原因は細菌? おなかの中でビールができる!

もっとも古いABSの記録は、1948年のアフリカだそうです。
アフリカ人5才の男の子が夕食にサツマイモを食べたところ、お腹の中で異常発酵を起こし、発生したガスの圧力で胃が破裂、アルコールが腹膜に放出されて死亡しました。それ以降、成人と子どもで数例が報告されています。
1972年に日本から酒を飲んでいないにもかかわらず酔った状態になっている患者2名の報告が出されたことで、体内でアルコールが作られる奇病の存在が広まりました。日本では酩酊症と名付けられたそうです。

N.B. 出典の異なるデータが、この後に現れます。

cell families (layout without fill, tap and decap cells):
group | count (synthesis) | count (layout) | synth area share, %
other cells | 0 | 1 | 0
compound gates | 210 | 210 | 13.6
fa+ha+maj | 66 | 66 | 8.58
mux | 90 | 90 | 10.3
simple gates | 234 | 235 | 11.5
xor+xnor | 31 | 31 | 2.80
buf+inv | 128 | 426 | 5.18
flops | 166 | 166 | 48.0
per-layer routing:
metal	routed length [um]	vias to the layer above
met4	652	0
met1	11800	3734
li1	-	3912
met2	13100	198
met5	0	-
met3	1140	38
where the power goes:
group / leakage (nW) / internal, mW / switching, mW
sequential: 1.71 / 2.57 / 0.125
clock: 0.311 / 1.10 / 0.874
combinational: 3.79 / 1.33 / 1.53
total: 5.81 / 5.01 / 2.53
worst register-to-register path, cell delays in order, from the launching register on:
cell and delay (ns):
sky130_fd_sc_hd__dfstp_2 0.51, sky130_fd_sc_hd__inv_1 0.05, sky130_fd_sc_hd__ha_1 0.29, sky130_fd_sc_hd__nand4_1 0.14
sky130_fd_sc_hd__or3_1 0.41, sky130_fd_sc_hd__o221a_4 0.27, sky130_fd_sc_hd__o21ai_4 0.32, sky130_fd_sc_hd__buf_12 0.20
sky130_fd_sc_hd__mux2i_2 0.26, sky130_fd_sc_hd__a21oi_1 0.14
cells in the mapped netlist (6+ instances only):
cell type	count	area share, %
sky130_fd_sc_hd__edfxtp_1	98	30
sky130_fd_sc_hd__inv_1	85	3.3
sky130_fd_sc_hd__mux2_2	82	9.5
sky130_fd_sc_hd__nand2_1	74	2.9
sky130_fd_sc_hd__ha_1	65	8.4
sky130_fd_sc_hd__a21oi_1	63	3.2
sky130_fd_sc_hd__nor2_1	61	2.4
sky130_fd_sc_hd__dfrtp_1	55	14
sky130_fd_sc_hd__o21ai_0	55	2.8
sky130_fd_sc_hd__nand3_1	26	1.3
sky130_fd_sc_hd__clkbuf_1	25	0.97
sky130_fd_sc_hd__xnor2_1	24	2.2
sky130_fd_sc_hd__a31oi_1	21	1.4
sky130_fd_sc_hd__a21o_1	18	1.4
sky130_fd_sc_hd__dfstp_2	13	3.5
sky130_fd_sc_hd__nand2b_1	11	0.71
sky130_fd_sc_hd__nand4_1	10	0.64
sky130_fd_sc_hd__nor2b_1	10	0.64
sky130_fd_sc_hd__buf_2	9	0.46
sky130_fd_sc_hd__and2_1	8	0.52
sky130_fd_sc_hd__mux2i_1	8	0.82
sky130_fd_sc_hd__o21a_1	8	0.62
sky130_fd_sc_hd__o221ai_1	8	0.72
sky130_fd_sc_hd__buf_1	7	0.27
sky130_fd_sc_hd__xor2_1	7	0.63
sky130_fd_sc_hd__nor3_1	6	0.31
===== src/design/stq_pkg.sv =====
// Package: shared types and constants for the sorted delay timer queue.
`timescale 1ns / 1ps

package stq_pkg;

    localparam int HANDLE_W = 16;
    localparam int TICK_W   = 32;
    localparam int KIND_W   = 2;

    // Result kinds
    localparam logic [KIND_W-1:0] KIND_FIRED = 2'd0;
    localparam logic [KIND_W-1:0] KIND_FRAME = 2'd1;
    localparam logic [KIND_W-1:0] KIND_ADDED = 2'd2;
    localparam logic [KIND_W-1:0] KIND_FULL  = 2'd3;

    // Configuration registers
    localparam int CFG_INDEX_W = 1;
    localparam logic [CFG_INDEX_W-1:0] CFG_IGNORE_THRESHOLD = 1'd0;
    localparam logic [CFG_INDEX_W-1:0] CFG_SUBSTITUTE_DELTA = 1'd1;
    localparam logic [TICK_W-1:0] IGNORE_THRESHOLD_RESET = 32'd250000;
    localparam logic [TICK_W-1:0] SUBSTITUTE_DELTA_RESET = 32'd16667;

    // Mode of an input transaction
    localparam logic MODE_ADD   = 1'b0;
    localparam logic MODE_FRAME = 1'b1;

    // Command queue between front and back
    localparam int CMDQ_DEPTH = 2;
    localparam int CMDQ_PTR_W = 1;
    localparam int CMDQ_CNT_W = 2;

    typedef struct packed {
        logic                mode;
        logic [HANDLE_W-1:0] handle;
        logic [TICK_W-1:0]   delay;
        logic [TICK_W-1:0]   elapsed_ticks;
        logic [TICK_W-1:0]   paused_ticks;
    } item_t;

    typedef struct packed {
        logic [KIND_W-1:0]   kind;
        logic [HANDLE_W-1:0] fired_handle;
        logic [TICK_W-1:0]   applied_delta;
        logic                last;
    } result_t;

    // Classified command: value is the delay of an add or the delta of a frame
    typedef struct packed {
        logic                is_frame;
        logic [HANDLE_W-1:0] handle;
        logic [TICK_W-1:0]   value;
    } cmd_t;

    typedef enum logic {
        BK_IDLE,
        BK_FRAME
    } back_state_t;

    typedef enum logic [1:0] {
        OP_HOLD,
        OP_INSERT,
        OP_POP,
        OP_ADJUST
    } store_op_t;

endpackage
## src/rtl/qtm_pkg.sv

```systemverilog
// ----------------------------------------------------------------------------
// qtm_pkg
// Types, constants and arithmetic helpers for the quaternion to model matrix
// pipeline.
// ----------------------------------------------------------------------------
package qtm_pkg;

	// one in Q.28, the format of the doubled quaternion products
	localparam int ONE_FRAC = 28;
	// Q.36 to Q16.16
	localparam int RND_SHIFT = 20;
	localparam int TERM_W = 35;
	localparam int PROD_W = 33;
	localparam int SCL_W = TERM_W + 16;

	localparam logic signed [TERM_W-1:0] ONE_Q28 = TERM_W'(64'sd1 <<< ONE_FRAC);
	localparam logic signed [SCL_W-1:0] RND_HALF = SCL_W'(64'sd1 <<< (RND_SHIFT - 1));

	typedef struct packed {
		logic signed [15:0] quat_x;
		logic signed [15:0] quat_y;
		logic signed [15:0] quat_z;
		logic signed [15:0] quat_w;
		logic signed [15:0] scale_x;
		logic signed [15:0] scale_y;
		logic signed [15:0] scale_z;
		logic signed [31:0] pos_x;
		logic signed [31:0] pos_y;
		logic signed [31:0] pos_z;
	} qtm_in_t;

	typedef struct packed {
		logic signed [31:0] col0_x;
		logic signed [31:0] col0_y;
		logic signed [31:0] col0_z;
		logic signed [31:0] col1_x;
		logic signed [31:0] col1_y;
		logic signed [31:0] col1_z;
		logic signed [31:0] col2_x;
		logic signed [31:0] col2_y;
		logic signed [31:0] col2_z;
		logic signed [31:0] trans_x;
		logic signed [31:0] trans_y;
		logic signed [31:0] trans_z;
	} qtm_out_t;

	// doubled quaternion products, Q.28
	typedef struct packed {
		logic signed [PROD_W-1:0] xx;
		logic signed [PROD_W-1:0] xy;
		logic signed [PROD_W-1:0] xz;
		logic signed [PROD_W-1:0] yy;
		logic signed [PROD_W-1:0] yz;
		logic signed [PROD_W-1:0] zz;
		logic signed [PROD_W-1:0] wx;
		logic signed [PROD_W-1:0] wy;
		logic signed [PROD_W-1:0] wz;
		logic signed [15:0] scale_x;
		logic signed [15:0] scale_y;
		logic signed [15:0] scale_z;
		logic signed [31:0] pos_x;
		logic signed [31:0] pos_y;
		logic signed [31:0] pos_z;
	} qtm_prod_t;

	// unscaled rotation entries, column-major, Q.28
	typedef struct packed {
		logic signed [8:0][TERM_W-1:0] ent;
		logic signed [15:0] scale_x;
		logic signed [15:0] scale_y;
		logic signed [15:0] scale_z;
		logic signed [31:0] pos_x;
		logic signed [31:0] pos_y;
		logic signed [31:0] pos_z;
	} qtm_term_t;

	// scaled entries, Q.36
	typedef struct packed {
		logic signed [8:0][SCL_W-1:0] ent;
		logic signed [31:0] pos_x;
		logic signed [31:0] pos_y;
		logic signed [31:0] pos_z;
	} qtm_scl_t;

	function automatic logic signed [PROD_W-1:0] dbl_mul(
		input logic signed [15:0] a,
		input logic signed [15:0] b
	);
		logic signed [31:0] p;
		p = a * b;
		return {p, 1'b0};
	endfunction

	function automatic logic signed [TERM_W-1:0] ext_term(input logic signed [PROD_W-1:0] a);
		return TERM_W'(a);
	endfunction

	function automatic logic signed [SCL_W-1:0] scl_mul(
		input logic signed [TERM_W-1:0] t,
		input logic signed [15:0] s
	);
		logic signed [SCL_W-1:0] a;
		logic signed [SCL_W-1:0] b;
		a = SCL_W'(t);
		b = SCL_W'(s);
		return a * b;
	endfunction

	// round to nearest, ties up; magnitude stays below 2^28 so taking the low 32 bits loses nothing
	function automatic logic signed [31:0] rnd_q16(input logic signed [SCL_W-1:0] p);
		logic signed [SCL_W-1:0] r;
		r = (p + RND_HALF) >>> RND_SHIFT;
		return r[31:0];
	endfunction

endpackage

```

## src/rtl/qtm_terms.sv

```systemverilog
// ----------------------------------------------------------------------------
// qtm_terms
// Second stage: combine products into the nine rotation entries.
// ----------------------------------------------------------------------------
module qtm_terms (
	input  logic               clk,
	input  logic               en,
	input  qtm_pkg::qtm_prod_t d,
	output qtm_pkg::qtm_term_t q_s2
);
	import qtm_pkg::*;

	always_ff @(posedge clk) begin
		if (en) begin
			q_s2.ent[0]  <= ONE_Q28 - (ext_term(d.yy) + ext_term(d.zz));
			q_s2.ent[1]  <= ext_term(d.xy) + ext_term(d.wz);
			q_s2.ent[2]  <= ext_term(d.xz) - ext_term(d.wy);
			q_s2.ent[3]  <= ext_term(d.xy) - ext_term(d.wz);
			q_s2.ent[4]  <= ONE_Q28 - (ext_term(d.xx) + ext_term(d.zz));
			q_s2.ent[5]  <= ext_term(d.yz) + ext_term(d.wx);
			q_s2.ent[6]  <= ext_term(d.xz) + ext_term(d.wy);
			q_s2.ent[7]  <= ext_term(d.yz) - ext_term(d.wx);
			q_s2.ent[8]  <= ONE_Q28 - (ext_term(d.xx) + ext_term(d.yy));
			q_s2.scale_x <= d.scale_x;
			q_s2.scale_y <= d.scale_y;
			q_s2.scale_z <= d.scale_z;
			q_s2.pos_x   <= d.pos_x;
			q_s2.pos_y   <= d.pos_y;
			q_s2.pos_z   <= d.pos_z;
		end
	end

endmodule

```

ABSは腸内細菌叢などにアルコール発酵を起こす真菌類が紛れ込み、炭水化物や糖を使ってアルコール発酵を起こすと考えられています。
発症のきっかけは糖尿病や肥満、高炭水化物の食事、歯周病、クーロン病のような自己免疫疾患、開腹手術など非常に幅広く、いつどのような時に誰が発症してもおかしくない病気です。
ABSの原因菌と考えられているのは、口や女性器に感染症を起こす真菌類のカンジダ ・アルビカンスとパンやアルコール飲料の製造に使用されるビール酵母のサッカロミセス・セレビシエです。
サッカロミセス・セレビシエが原因なら、お腹の中でビールが作られるような状態になります。
ただ、原因菌は他にも存在している可能性があるようです。
例えば、カンジダ ・アルビカンスが原因の場合、彼らは口の中や膀胱内にコロニーを作るため、ABSを発症させる患部がお腹以外ということになります。
このためABSは患部が限定されないため、原因菌の特定が難しい病気なのです。
先に説明した50才の女性は尿路感染症のために抗生物質を長期間飲んでいました。また逆流性胃炎のため、制酸剤も飲んでいて、この組み合わせが腸内環境を乱したことが原因ではないかと考えられています。